WORK INSTRUCTION: Copy every record below exactly as it stands.

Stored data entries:
******
Context: an optimization exercise on an open-source flow, tuned for small area, a short achievable clock period and few clock cycles. The choices shown serve that exercise and are no tape-out recipe.
Power and IR drop assume default switching activity.

Setup of run 1:
Design image_scaler, start of the top module:
module image_scaler (
    input  logic        clk,
    input  logic        reset,
    input  logic [3:0]  mode,
    output logic [18:0] rom_addr,
    input  logic [7:0]  rom_data,
    output logic [18:0] ram_wraddr,
    output logic [7:0]  ram_data,
    output logic        ram_wren,
    output logic        done
);
    logic rep, dec, avg, copy;
    logic m_rep, m_dec, m_avg, m_copy;
    logic hold, hr;
    assign m_rep  = (mode == 4'd0);
    assign m_dec  = (mode == 4'd1);
    assign m_avg  = (mode == 4'd3);
    assign m_copy = (mode == 4'd4);
    assign hold = (m_rep & rep) | (m_dec & dec) | (m_avg & avg) | (m_copy & copy);
    function automatic logic [3:0] step_of(input logic f_rep, input logic f_dec,
                                           input logic f_avg, input logic f_copy,
                                           input logic [1:0] f_sub, input logic f_rowend,
                                           input logic f_ry);
        logic up, dn, e1, e2;
        up = (f_dec & f_rowend) | (f_avg & ((f_sub == 2'd0) | ((f_sub == 2'd3) & f_rowend)));
        dn = (f_rep & f_sub[0] & f_rowend & ~f_ry) | (f_avg & (f_sub == 2'd2));
        e2 = f_dec;
        e1 = f_copy | (f_rep & f_sub[0]) | (f_avg & f_sub[0]);
        step_of = {up, dn, e2, e1};
    endfunction
    logic        run;
    logic [14:0] A;
    logic [1:0]  sub;      
    logic [2:0]  xh;       
    logic        ry;       
    logic        rowend;   
    logic        last;     
    logic [3:0]  step;     
    logic        rd, go, prelast, rowend_n, ry_n;
  ...
For scale: roughly 400 cells after synthesis, roughly 72 flip-flops, roughly 62 I/O pins, ~3600 sq um of cells after synthesis.
==> flow/config.mk <==
export PLATFORM = sky130hd
export DESIGN_NAME = image_scaler
export DESIGN_NICKNAME = image_scaler
export VERILOG_FILES = /design/flow/design.v
export SDC_FILE = /design/flow/constraint.sdc
export NUM_CORES = 4
export LEC_CHECK = 0
export CAP_MARGIN = 20
export CORE_MARGIN = 2
export CORE_UTILIZATION = 40
export SETUP_SLACK_MARGIN = 3.1
export SLEW_MARGIN = 20
==> flow/constraint.sdc <==
create_clock -name core_clock -period 5.0 [get_ports {clk}]
set_input_delay 1.0000 -clock core_clock [delete_from_list [all_inputs] [get_ports {clk}]]
set_output_delay 1.0000 -clock core_clock [all_outputs]
set_load 0.01 [all_outputs]
standard.sh (not shown) runs the stock make flow with config.mk's settings and CLKGATE_MAP_FILE= SYNTH_SCRIPT=/design/flow/synth_recipe.tcl, a recipe that flattens the netlist after the stock synthesis.
==> flow/flow/run.sh <==
#!/bin/bash
# The standard layout (standard.sh, unchanged synthesis), with plain buffers
# instead of delay cells on the ports, and no dummy loads in the clock tree.
# Full make output in standard.log.
bash standard.sh BUFFER_PORTS_ARGS="-buffer_cell sky130_fd_sc_hd__buf_2" \
  CTS_ARGS="-sink_clustering_enable -repair_clock_nets -dont_use_dummy_load" finish > standard.log 2>&1
Run 1: PASS, flow complete, no timing, DRC or antenna violations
******
SOLUTION FOR THIS PROBLEM:
Context: an optimization exercise on an open-source flow, tuned for small area, a short achievable clock period and few clock cycles. The choices shown serve that exercise and are no tape-out recipe.
Power and IR drop assume default switching activity.

Setup of run 1:
Design image_scaler, start of the top module:
module image_scaler (
    input  logic        clk,
    input  logic        reset,
    input  logic [3:0]  mode,
    output logic [18:0] rom_addr,
    input  logic [7:0]  rom_data,
    output logic [18:0] ram_wraddr,
    output logic [7:0]  ram_data,
    output logic        ram_wren,
    output logic        done
);
    logic rep, dec, avg, copy;
    logic m_rep, m_dec, m_avg, m_copy;
    logic hold, hr;
    assign m_rep  = (mode == 4'd0);
    assign m_dec  = (mode == 4'd1);
    assign m_avg  = (mode == 4'd3);
    assign m_copy = (mode == 4'd4);
    assign hold = (m_rep & rep) | (m_dec & dec) | (m_avg & avg) | (m_copy & copy);
    function automatic logic [3:0] step_of(input logic f_rep, input logic f_dec,
                                           input logic f_avg, input logic f_copy,
                                           input logic [1:0] f_sub, input logic f_rowend,
                                           input logic f_ry);
        logic up, dn, e1, e2;
        up = (f_dec & f_rowend) | (f_avg & ((f_sub == 2'd0) | ((f_sub == 2'd3) & f_rowend)));
        dn = (f_rep & f_sub[0] & f_rowend & ~f_ry) | (f_avg & (f_sub == 2'd2));
        e2 = f_dec;
        e1 = f_copy | (f_rep & f_sub[0]) | (f_avg & f_sub[0]);
        step_of = {up, dn, e2, e1};
    endfunction
    logic        run;
    logic [14:0] A;
    logic [1:0]  sub;      
    logic [2:0]  xh;       
    logic        ry;       
    logic        rowend;   
    logic        last;     
    logic [3:0]  step;     
    logic        rd, go, prelast, rowend_n, ry_n;
  ...
For scale: roughly 400 cells after synthesis, roughly 72 flip-flops, roughly 62 I/O pins, ~3600 sq um of cells after synthesis.
==> flow/config.mk <==
export PLATFORM = sky130hd
export DESIGN_NAME = image_scaler
export DESIGN_NICKNAME = image_scaler
export VERILOG_FILES = /design/flow/design.v
export SDC_FILE = /design/flow/constraint.sdc
export NUM_CORES = 4
export LEC_CHECK = 0
export CAP_MARGIN = 20
export CORE_MARGIN = 2
export CORE_UTILIZATION = 40
export SETUP_SLACK_MARGIN = 3.1
export SLEW_MARGIN = 20
==> flow/constraint.sdc <==
create_clock -name core_clock -period 5.0 [get_ports {clk}]
set_input_delay 1.0000 -clock core_clock [delete_from_list [all_inputs] [get_ports {clk}]]
set_output_delay 1.0000 -clock core_clock [all_outputs]
set_load 0.01 [all_outputs]
standard.sh (not shown) runs the stock make flow with config.mk's settings and CLKGATE_MAP_FILE= SYNTH_SCRIPT=/design/flow/synth_recipe.tcl, a recipe that flattens the netlist after the stock synthesis.
==> flow/flow/run.sh <==
#!/bin/bash
# The standard layout (standard.sh, unchanged synthesis), with plain buffers
# instead of delay cells on the ports, and no dummy loads in the clock tree.
# Full make output in standard.log.
bash standard.sh BUFFER_PORTS_ARGS="-buffer_cell sky130_fd_sc_hd__buf_2" \
  CTS_ARGS="-sink_clustering_enable -repair_clock_nets -dont_use_dummy_load" finish > standard.log 2>&1
Run 1: PASS, flow complete, no timing, DRC or antenna violations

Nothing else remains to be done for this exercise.